• [EXERCISE AIM]: From the data that follows, report the number of lines including "more", and only that number.
(Beginning of SUPPLIED RECORDS)
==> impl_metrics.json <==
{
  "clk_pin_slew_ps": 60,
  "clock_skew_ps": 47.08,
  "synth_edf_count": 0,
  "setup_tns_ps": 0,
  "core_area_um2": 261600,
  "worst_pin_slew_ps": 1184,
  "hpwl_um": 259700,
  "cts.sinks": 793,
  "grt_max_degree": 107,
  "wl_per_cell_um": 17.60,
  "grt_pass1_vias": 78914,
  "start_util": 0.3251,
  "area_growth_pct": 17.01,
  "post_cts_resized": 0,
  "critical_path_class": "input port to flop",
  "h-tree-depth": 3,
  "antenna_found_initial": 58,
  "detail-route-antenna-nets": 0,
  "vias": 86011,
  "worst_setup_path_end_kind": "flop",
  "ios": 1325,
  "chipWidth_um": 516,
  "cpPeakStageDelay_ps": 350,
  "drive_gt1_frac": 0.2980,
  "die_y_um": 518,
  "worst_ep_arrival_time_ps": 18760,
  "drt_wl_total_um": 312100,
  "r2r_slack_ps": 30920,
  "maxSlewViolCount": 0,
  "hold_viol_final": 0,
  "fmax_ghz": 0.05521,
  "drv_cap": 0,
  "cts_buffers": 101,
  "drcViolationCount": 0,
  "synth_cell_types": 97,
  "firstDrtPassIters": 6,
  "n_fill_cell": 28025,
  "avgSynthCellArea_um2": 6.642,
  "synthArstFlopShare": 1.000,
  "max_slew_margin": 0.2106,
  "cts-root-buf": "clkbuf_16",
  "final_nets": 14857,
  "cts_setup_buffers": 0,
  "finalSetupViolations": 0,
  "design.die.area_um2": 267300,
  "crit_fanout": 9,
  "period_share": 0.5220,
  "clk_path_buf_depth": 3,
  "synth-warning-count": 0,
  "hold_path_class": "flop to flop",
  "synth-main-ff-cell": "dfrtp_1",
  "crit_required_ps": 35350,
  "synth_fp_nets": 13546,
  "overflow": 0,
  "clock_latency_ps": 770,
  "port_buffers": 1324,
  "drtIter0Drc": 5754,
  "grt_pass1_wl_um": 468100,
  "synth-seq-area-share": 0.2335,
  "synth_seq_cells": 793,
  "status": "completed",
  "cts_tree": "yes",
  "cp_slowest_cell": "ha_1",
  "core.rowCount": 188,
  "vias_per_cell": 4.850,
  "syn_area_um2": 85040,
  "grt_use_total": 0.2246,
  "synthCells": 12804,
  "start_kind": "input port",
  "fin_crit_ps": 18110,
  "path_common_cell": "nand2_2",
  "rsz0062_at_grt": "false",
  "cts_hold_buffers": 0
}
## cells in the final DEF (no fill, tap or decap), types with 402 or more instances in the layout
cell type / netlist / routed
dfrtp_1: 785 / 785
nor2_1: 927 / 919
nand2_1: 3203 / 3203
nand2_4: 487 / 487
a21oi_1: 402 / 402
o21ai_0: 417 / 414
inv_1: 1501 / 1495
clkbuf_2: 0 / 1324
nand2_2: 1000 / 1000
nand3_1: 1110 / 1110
===== src/kcl_pkg.sv =====
// Shared constants for the knife correction command logic
package kcl_pkg;

  // Clock and time base
  localparam int unsigned CLK_FREQ_HZ  = 10_000_000;
  localparam int unsigned TICK_TIME_US = 1000;
  localparam int unsigned TICK_CYCLES  =
    CLK_FREQ_HZ / 1_000_000 * TICK_TIME_US;

  // Encoder
  localparam int unsigned COUNTS_PER_REV = 1000;
  localparam int unsigned ANGLE_W        = 10;

  // Distance in tenths of an inch, at most 15999
  localparam int unsigned DIST_W         = 14;
  localparam logic [3:0]  BCD_MAX_DIGIT  = 4'h9;

  // Register byte offsets
  localparam logic [4:0] OFS_CTRL   = 5'h00;
  localparam logic [4:0] OFS_CORR   = 5'h04;
  localparam logic [4:0] OFS_SCALE  = 5'h08;
  localparam logic [4:0] OFS_STATUS = 5'h0c;
  localparam logic [4:0] OFS_DIST   = 5'h10;

  // Field positions
  localparam int unsigned CTRL_AUTO_BIT  = 0;
  localparam int unsigned ST_BUSY_BIT    = 10;
  localparam int unsigned ST_INSYNC_BIT  = 11;
  localparam int unsigned ST_ADV_BIT     = 12;
  localparam int unsigned ST_RET_BIT     = 13;
  localparam int unsigned ST_DERR_BIT    = 14;
  localparam int unsigned ST_MAN_BIT     = 15;
  localparam int unsigned ST_REV_LSB     = 16;
  localparam int unsigned DIST_POS_LSB   = 16;
  localparam int unsigned SCALE_FRAC     = 8;

  // Values after reset
  localparam logic        RST_AUTO  = 1'b1;
  localparam logic [15:0] RST_CORR  = 16'h0064;
  localparam logic [15:0] RST_SCALE = 16'h0000;

  // Command state
  typedef enum logic [0:0] {
    KCL_IDLE,
    KCL_RUN
  } kcl_cmd_e;

endpackage
### config.mk
export PLATFORM = sky130hd
export DESIGN_NAME = serial_boot_loader
export DESIGN_NICKNAME = d
export VERILOG_FILES = /design/src/hdl/boot_loader_pkg.sv /design/src/hdl/serial_channel.sv /design/src/hdl/serial_boot_loader.sv
export VERILOG_INCLUDE_DIRS = /design/src /design/src/hdl
export SDC_FILE = /design/constraint.sdc
export NUM_CORES = 1
export LEC_CHECK = 0
export BUFFER_PORTS_ARGS = -buffer_cell sky130_fd_sc_hd__clkbuf_2
export CORE_MARGIN = 2
export CORE_UTILIZATION = 55
export DETAILED_ROUTE_END_ITERATION = 12
export PLACE_DENSITY = 0.76
export SYNTH_ARGS = -nofsm -noshare
export SYNTH_HDL_FRONTEND = slang
export SYNTH_HIERARCHICAL = 1
export SYNTH_SLANG_ARGS = --single-unit
### constraint.sdc
create_clock -name core_clk -period 9.1 [get_ports core_clk]
set_input_delay 1.82 -clock core_clk [delete_from_list [all_inputs] [get_ports core_clk]]
set_output_delay 1.82 -clock core_clk [all_outputs]
set_load 0.05 [all_outputs]
### src/hdl/boot_loader_defs.svh
// Constants for the serial boot loader: addresses, bytes and timing counts.
// Assumes a 40 MHz core clock.
`ifndef BOOT_LOADER_DEFS_SVH
`define BOOT_LOADER_DEFS_SVH
`define CLK_HZ 40000000
`define READY_STATES 100
`define BYTE_ADJ_DONE 8'h00
`define BYTE_HOST_ACK 8'h55
`define BYTE_READY 8'hAA
`define BYTE_ERASE_ERR 8'hFF
`define BYTE_ERASED 8'hFF
`define LOW_BITS 9
`define BOOT_AREA_LO 16'hFB80
`define BOOT_AREA_HI 16'hFBDF
`define BOOT_CODE_LO 16'hFC00
`define BOOT_CODE_HI 16'hFF2F
`define USER_BASE 16'hFBE0
`define USER_LAST 16'hFF6D
`define USER_MAX 16'h038E
`define RSVD_LO 16'hFF6E
`define RSVD_HI 16'hFF7F
`define IRQ_AREA_HI 16'hFB8F
`define MIN_BIT_CYCLES 16'h0010
`endif

### src/hdl/boot_loader_pkg.sv
// Types shared by the serial boot loader files.
// Assumes boot_loader_defs.svh is available on the include path.
package boot_loader_pkg;
	typedef struct packed {
		logic we;
		logic [15:0] addr;
		logic [7:0] data;
	} ram_wr_s;
	typedef struct packed {
		logic req;
		logic [15:0] addr;
	} flash_rd_s;
endpackage

### src/hdl/serial_channel.sv
// Asynchronous 8N1 transmitter and receiver driven by a bit period count.
// Assumes rxd is already synchronous to core_clk; enables gate both directions.
`timescale 1ns/1ps
module serial_channel (
	input wire logic core_clk,
	input wire logic rst_b,
	input wire logic [15:0] bit_rate_register,
	input wire logic receive_enable_bit,
	input wire logic transmit_enable_bit,
	input wire logic rxd,
	output logic txd,
	output logic [7:0] rx_data,
	output logic rx_valid,
	input wire logic [7:0] tx_data,
	input wire logic tx_start,
	output logic tx_busy
);
	logic [15:0] rx_cnt;
	logic [3:0] rx_bit;
	logic rx_on;
	logic [7:0] rx_sh;
	logic [15:0] tx_cnt;
	logic [3:0] tx_bit;
	logic [9:0] tx_sh;

	// Receive: sample mid bit after a start edge
	always_ff @(posedge core_clk or negedge rst_b) begin
		if (!rst_b) begin
			rx_on <= 1'b0;
			rx_cnt <= 16'h0000;
			rx_bit <= 4'h0;
			rx_sh <= 8'h00;
			rx_valid <= 1'b0;
			rx_data <= 8'h00;
		end else begin
			rx_valid <= 1'b0;
			if (!receive_enable_bit) begin
				rx_on <= 1'b0;
			end else if (!rx_on) begin
				if (!rxd) begin
					rx_on <= 1'b1;
					rx_cnt <= {1'b0, bit_rate_register[15:1]};
					rx_bit <= 4'h0;
				end
			end else if (rx_cnt != 16'h0000) begin
				rx_cnt <= rx_cnt - 16'h0001;
			end else begin
				rx_cnt <= bit_rate_register - 16'h0001;
				rx_bit <= rx_bit + 4'h1;
				if (rx_bit == 4'h0 && rxd) begin
					rx_on <= 1'b0;
				end else if (rx_bit >= 4'h1 && rx_bit <= 4'h8) begin
					rx_sh <= {rxd, rx_sh[7:1]};
				end else if (rx_bit == 4'h9) begin
					rx_on <= 1'b0;
					rx_data <= rx_sh;
					rx_valid <= rxd;
				end
			end
		end
	end

	// Transmit: line idles high, also while disabled
	always_ff @(posedge core_clk or negedge rst_b) begin
		if (!rst_b) begin
			tx_sh <= 10'h3FF;
			tx_cnt <= 16'h0000;
			tx_bit <= 4'h0;
			tx_busy <= 1'b0;
		end else if (!transmit_enable_bit) begin
			tx_busy <= 1'b0;
			tx_sh <= 10'h3FF;
		end else if (!tx_busy) begin
			if (tx_start) begin
				tx_sh <= {1'b1, tx_data, 1'b0};
				tx_cnt <= bit_rate_register - 16'h0001;
				tx_bit <= 4'h0;
				tx_busy <= 1'b1;
			end
		end else if (tx_cnt != 16'h0000) begin
			tx_cnt <= tx_cnt - 16'h0001;
		end else begin
			tx_cnt <= bit_rate_register - 16'h0001;
			tx_sh <= {1'b1, tx_sh[9:1]};
			tx_bit <= tx_bit + 4'h1;
			if (tx_bit == 4'h9) begin
				tx_busy <= 1'b0;
			end
		end
	end

	assign txd = tx_sh[0];
endmodule // serial_channel
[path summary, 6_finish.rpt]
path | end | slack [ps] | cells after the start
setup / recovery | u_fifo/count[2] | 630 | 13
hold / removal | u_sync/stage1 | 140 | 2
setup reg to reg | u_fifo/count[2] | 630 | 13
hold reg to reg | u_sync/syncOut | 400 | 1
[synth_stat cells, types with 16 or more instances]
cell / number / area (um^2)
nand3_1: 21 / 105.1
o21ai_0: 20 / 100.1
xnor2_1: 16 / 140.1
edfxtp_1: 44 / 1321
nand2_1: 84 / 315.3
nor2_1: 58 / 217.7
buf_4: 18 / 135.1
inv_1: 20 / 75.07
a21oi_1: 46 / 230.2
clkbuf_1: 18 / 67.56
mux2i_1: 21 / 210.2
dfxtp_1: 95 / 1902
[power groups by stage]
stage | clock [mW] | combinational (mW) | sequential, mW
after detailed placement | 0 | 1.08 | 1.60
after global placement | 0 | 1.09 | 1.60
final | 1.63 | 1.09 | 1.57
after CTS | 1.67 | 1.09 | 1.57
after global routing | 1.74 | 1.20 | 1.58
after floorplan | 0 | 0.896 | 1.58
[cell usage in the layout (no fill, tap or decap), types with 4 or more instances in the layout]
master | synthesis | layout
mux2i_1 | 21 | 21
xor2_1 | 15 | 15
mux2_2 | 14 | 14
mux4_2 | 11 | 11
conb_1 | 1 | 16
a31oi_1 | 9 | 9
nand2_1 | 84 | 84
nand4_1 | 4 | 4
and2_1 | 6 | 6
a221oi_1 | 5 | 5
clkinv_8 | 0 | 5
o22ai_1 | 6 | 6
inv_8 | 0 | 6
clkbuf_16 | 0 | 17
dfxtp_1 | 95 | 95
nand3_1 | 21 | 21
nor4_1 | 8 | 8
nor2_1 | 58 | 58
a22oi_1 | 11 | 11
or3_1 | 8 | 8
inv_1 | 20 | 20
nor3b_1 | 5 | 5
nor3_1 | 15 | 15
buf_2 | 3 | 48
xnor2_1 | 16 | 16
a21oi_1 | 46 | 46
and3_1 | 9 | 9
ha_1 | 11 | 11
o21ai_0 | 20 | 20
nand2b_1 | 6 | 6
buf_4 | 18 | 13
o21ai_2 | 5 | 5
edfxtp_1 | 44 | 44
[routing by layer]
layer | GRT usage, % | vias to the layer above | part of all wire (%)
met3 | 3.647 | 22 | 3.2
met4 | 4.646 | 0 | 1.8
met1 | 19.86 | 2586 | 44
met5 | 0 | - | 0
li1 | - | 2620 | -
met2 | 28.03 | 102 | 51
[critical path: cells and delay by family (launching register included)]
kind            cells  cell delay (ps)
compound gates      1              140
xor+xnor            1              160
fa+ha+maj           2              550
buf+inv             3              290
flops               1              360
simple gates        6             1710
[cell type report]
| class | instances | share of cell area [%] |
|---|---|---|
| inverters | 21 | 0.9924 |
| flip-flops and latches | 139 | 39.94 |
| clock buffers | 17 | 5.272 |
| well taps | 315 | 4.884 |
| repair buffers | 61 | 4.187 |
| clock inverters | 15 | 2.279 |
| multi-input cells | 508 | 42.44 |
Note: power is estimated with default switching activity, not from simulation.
--- src/core/bswg_pkg.sv ---
// Shared constants and types for the bridge steering waveform generator
package bswg_pkg;

    // ****************************************
    // Mode field encodings
    // ****************************************
    localparam logic [2:0] MODE_ASYNC_STEER = 3'h0;
    localparam logic [2:0] MODE_SYNC_STEER = 3'h1;
    localparam logic [2:0] MODE_FB_FWD = 3'h2;
    localparam logic [2:0] MODE_FB_REV = 3'h3;
    localparam logic [1:0] MODE_FB_HI = 2'h1;   // Mode bits 2:1 of either full-bridge mode
    localparam logic [1:0] MODE_STEER_HI = 2'h0;

    // ****************************************
    // Sizes and output indices
    // ****************************************
    localparam int SRC_NUM = 16;
    localparam int SEL_W = 4;
    localparam int DB_W = 6;
    localparam int OUT_NUM = 4;
    localparam int IDX_A = 0;
    localparam int IDX_B = 1;
    localparam int IDX_C = 2;
    localparam int IDX_D = 3;

    // ****************************************
    // Shutdown level field encodings
    // ****************************************
    localparam logic [1:0] LVL_INACTIVE = 2'h0;
    localparam logic [1:0] LVL_HIGHZ = 2'h1;
    localparam logic [1:0] LVL_LOW = 2'h2;
    localparam logic [1:0] LVL_HIGH = 2'h3;

    // ****************************************
    // Reset values
    // ****************************************
    localparam logic [3:0] PINS_RST = 4'h0;
    localparam logic DIR_RST = 1'b0;
    localparam logic [5:0] CNT_RST = 6'h00;
    localparam logic [15:0] SRC_RST = 16'h0000;

    // ****************************************
    // Types
    // ****************************************
    typedef struct packed {
        logic [3:0] lvl;    // Pin level, bit 0 is output a
        logic [3:0] oe;     // High while the pin is driven
    } bswg_pins_t;

    typedef struct packed {
        logic [3:0] steer;  // Steering enables
        logic [3:0] ovr;    // Override levels
        logic [3:0] pol;    // Polarity, set inverts
    } bswg_outcfg_t;

    typedef enum logic [0:0] {
        BSWG_FB_RUN = 1'b0,
        BSWG_FB_DEAD = 1'b1
    } bswg_fb_state_t;

endpackage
(End of SUPPLIED RECORDS)
• [SOLUTION FOR THIS PROBLEM]: 3